[Collected data]
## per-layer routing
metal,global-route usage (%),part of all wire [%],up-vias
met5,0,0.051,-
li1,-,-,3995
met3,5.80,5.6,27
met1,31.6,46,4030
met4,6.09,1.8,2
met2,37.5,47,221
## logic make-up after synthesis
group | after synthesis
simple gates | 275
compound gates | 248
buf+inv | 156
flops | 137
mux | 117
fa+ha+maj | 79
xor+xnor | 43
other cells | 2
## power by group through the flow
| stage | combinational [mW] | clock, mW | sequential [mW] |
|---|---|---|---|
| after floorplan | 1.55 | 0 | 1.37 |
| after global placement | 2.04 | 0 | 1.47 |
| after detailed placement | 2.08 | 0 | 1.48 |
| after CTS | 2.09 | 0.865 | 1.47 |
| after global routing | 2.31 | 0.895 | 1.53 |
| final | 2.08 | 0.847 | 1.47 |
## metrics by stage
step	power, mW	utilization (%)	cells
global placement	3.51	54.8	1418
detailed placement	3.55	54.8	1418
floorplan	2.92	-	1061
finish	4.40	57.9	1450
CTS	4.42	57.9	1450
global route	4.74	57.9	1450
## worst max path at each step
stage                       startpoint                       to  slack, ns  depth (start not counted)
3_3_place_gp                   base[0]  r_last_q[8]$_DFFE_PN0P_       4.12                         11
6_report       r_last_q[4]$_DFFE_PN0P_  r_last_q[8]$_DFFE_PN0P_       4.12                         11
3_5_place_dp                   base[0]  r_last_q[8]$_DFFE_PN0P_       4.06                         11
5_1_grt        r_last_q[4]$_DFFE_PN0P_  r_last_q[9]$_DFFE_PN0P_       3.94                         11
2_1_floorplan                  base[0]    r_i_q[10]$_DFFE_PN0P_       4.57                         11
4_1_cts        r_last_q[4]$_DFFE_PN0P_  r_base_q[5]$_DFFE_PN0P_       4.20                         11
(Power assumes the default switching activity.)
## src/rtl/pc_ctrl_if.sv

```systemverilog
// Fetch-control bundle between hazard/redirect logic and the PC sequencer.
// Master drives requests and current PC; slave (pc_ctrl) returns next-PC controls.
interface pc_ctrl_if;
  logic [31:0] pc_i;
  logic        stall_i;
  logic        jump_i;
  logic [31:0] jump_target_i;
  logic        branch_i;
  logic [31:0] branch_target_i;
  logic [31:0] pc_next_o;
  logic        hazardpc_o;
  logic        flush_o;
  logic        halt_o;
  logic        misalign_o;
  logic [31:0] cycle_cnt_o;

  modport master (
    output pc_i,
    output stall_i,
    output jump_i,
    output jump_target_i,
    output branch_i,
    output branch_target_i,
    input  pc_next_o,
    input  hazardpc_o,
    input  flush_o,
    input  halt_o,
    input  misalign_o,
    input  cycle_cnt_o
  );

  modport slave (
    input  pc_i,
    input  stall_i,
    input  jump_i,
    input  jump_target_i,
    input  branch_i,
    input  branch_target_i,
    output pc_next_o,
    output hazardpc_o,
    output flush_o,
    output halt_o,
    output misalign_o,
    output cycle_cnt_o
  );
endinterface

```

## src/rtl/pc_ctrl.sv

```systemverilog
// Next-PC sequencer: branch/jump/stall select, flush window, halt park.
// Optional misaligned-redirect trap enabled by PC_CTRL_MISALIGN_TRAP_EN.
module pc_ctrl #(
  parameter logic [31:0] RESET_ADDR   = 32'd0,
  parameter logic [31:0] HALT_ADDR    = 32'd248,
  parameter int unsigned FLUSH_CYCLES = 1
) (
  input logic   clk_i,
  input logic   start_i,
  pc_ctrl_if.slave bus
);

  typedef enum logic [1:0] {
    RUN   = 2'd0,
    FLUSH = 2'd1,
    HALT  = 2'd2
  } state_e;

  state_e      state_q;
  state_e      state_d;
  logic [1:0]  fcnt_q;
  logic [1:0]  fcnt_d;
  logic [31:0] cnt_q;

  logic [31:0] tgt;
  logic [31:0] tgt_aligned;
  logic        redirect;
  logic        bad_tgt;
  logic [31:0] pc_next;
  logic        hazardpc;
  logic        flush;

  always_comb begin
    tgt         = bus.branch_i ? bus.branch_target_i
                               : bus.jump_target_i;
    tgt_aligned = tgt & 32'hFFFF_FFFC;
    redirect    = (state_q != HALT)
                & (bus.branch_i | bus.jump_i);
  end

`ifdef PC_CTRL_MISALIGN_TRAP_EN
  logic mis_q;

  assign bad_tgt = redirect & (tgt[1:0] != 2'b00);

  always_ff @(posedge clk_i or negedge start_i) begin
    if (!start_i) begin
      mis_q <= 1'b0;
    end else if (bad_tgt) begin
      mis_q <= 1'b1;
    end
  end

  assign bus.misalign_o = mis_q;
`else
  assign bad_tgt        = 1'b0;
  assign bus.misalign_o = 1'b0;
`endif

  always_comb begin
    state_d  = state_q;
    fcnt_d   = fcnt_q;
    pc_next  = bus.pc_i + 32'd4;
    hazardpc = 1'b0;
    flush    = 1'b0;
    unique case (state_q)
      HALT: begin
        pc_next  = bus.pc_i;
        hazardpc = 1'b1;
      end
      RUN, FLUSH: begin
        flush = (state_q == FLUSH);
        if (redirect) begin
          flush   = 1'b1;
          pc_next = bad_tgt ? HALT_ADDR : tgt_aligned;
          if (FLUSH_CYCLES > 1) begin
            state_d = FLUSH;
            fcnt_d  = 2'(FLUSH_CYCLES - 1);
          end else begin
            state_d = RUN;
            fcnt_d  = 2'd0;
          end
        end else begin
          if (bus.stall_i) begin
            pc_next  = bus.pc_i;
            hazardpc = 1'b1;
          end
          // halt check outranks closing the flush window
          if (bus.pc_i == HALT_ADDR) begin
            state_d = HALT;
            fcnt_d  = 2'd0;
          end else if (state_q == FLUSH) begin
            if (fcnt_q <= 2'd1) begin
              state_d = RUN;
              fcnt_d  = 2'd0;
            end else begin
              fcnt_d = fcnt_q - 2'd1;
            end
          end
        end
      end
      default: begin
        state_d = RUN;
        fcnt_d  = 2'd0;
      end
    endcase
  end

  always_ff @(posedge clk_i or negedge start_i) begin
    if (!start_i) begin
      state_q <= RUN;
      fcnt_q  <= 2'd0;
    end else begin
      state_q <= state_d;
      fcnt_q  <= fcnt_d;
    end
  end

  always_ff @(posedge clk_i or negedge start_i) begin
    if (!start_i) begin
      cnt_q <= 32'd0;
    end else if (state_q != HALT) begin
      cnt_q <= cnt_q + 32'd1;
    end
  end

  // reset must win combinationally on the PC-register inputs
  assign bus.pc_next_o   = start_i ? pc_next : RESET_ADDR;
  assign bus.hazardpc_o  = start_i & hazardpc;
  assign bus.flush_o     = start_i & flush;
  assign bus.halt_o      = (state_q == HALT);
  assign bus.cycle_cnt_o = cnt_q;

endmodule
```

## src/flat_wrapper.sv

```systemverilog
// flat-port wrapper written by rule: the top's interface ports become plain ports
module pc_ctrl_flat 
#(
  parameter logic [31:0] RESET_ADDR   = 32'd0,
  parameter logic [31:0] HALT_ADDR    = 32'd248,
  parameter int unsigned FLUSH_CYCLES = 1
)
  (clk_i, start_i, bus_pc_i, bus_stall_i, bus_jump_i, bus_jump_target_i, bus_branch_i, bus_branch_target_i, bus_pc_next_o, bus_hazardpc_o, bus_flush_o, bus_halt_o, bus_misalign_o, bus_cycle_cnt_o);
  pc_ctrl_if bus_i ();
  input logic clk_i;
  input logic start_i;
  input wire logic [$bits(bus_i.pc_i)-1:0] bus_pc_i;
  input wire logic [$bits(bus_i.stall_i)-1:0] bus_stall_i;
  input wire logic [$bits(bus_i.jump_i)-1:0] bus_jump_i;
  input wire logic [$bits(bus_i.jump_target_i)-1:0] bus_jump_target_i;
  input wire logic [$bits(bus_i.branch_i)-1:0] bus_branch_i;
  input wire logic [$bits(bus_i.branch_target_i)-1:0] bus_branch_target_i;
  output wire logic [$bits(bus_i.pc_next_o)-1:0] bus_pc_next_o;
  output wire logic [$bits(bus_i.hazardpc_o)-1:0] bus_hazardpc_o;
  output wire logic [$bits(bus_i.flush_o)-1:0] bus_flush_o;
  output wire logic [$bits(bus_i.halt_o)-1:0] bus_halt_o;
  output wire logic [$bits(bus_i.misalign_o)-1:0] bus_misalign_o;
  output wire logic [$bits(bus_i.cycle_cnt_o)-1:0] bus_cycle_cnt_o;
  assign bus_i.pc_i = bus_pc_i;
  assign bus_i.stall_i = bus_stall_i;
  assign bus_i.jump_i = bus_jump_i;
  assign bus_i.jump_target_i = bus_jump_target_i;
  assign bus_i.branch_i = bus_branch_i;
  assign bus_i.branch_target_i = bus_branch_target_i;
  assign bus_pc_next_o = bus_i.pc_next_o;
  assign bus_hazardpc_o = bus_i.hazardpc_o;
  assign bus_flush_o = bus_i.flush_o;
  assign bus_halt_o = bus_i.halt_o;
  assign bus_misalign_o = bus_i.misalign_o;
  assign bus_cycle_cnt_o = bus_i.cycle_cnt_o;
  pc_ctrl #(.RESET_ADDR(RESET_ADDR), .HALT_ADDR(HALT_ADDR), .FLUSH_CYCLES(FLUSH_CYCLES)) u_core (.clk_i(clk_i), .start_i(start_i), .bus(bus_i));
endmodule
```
* * *
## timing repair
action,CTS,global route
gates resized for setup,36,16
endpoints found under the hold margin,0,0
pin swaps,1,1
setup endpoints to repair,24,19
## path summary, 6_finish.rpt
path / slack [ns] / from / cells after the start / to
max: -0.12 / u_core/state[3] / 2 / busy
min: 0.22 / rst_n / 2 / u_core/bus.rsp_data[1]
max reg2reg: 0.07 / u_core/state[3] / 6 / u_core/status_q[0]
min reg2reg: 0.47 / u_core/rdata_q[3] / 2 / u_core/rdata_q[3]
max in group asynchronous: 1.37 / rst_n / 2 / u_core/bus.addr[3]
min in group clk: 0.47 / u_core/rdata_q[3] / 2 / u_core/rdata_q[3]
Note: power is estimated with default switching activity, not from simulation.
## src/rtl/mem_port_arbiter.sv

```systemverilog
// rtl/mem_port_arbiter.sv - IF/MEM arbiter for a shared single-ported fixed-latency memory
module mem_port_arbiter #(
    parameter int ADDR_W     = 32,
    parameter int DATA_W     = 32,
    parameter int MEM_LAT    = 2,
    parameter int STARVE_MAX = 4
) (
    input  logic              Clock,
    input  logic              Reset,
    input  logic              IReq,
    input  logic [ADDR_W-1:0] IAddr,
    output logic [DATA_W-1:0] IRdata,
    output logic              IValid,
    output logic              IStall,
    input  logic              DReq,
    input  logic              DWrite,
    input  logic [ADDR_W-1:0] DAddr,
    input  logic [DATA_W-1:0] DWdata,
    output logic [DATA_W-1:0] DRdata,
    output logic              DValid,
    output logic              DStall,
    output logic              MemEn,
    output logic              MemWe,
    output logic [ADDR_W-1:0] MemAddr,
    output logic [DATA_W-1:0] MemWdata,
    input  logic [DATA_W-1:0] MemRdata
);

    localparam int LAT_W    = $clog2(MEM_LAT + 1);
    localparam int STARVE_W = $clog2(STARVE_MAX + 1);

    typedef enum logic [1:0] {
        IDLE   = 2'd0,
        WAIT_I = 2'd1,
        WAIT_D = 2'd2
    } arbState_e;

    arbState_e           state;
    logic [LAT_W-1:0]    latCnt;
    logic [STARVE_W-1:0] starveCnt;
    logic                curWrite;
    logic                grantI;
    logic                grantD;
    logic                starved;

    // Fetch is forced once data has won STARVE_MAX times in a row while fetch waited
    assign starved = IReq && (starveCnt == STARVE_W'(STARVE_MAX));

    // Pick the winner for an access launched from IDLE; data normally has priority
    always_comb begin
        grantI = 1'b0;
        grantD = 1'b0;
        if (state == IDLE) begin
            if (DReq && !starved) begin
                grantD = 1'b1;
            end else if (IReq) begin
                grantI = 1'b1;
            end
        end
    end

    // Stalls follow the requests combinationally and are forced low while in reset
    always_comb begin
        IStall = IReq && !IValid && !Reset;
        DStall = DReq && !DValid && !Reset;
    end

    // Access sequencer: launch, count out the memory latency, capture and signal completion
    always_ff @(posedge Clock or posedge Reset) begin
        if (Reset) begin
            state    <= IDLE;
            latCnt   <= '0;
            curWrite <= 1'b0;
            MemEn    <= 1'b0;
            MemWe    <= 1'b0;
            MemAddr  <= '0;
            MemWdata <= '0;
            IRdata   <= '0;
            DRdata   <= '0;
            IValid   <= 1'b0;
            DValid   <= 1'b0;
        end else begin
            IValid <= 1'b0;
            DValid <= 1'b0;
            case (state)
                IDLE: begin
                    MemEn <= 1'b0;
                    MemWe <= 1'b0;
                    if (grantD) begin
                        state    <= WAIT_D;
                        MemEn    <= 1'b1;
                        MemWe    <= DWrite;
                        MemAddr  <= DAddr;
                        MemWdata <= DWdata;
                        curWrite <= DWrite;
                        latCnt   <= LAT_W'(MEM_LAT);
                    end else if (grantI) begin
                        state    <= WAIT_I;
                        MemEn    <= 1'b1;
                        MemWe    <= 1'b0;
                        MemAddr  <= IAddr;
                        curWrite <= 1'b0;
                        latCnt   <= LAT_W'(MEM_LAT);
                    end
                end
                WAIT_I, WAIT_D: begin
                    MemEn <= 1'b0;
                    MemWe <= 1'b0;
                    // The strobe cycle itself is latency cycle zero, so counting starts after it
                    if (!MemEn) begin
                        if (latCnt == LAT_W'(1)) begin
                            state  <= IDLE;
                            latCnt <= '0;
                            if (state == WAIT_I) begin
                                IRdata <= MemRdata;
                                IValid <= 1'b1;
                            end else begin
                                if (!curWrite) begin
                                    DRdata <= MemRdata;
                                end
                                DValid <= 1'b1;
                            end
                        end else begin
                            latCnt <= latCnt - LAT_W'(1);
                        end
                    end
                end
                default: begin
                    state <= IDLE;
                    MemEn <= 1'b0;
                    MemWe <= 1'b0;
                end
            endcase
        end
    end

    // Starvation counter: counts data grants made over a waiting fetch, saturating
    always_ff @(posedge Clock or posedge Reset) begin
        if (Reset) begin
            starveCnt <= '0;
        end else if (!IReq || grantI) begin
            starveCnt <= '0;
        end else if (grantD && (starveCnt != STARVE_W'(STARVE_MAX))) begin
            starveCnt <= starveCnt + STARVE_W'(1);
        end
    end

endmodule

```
--
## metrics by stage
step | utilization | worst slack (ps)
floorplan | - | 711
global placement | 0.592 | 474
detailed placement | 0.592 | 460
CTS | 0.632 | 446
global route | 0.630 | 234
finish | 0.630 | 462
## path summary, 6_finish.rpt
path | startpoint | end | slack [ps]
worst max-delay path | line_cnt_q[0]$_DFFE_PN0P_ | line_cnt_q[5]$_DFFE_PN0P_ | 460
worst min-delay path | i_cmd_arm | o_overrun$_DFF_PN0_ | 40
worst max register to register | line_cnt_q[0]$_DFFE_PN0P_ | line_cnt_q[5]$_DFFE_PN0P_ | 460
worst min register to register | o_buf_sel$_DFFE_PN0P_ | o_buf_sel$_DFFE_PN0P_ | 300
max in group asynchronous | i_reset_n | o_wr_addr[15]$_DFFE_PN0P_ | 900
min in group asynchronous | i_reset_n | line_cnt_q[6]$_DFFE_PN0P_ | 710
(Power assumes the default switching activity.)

#### What the exercise asks:
Scan the data above; copy every line where "route" appears.

#### Written response:
metal,global-route usage (%),part of all wire [%],up-vias
global route	4.74	57.9	1450
action,CTS,global route
global route | 0.630 | 234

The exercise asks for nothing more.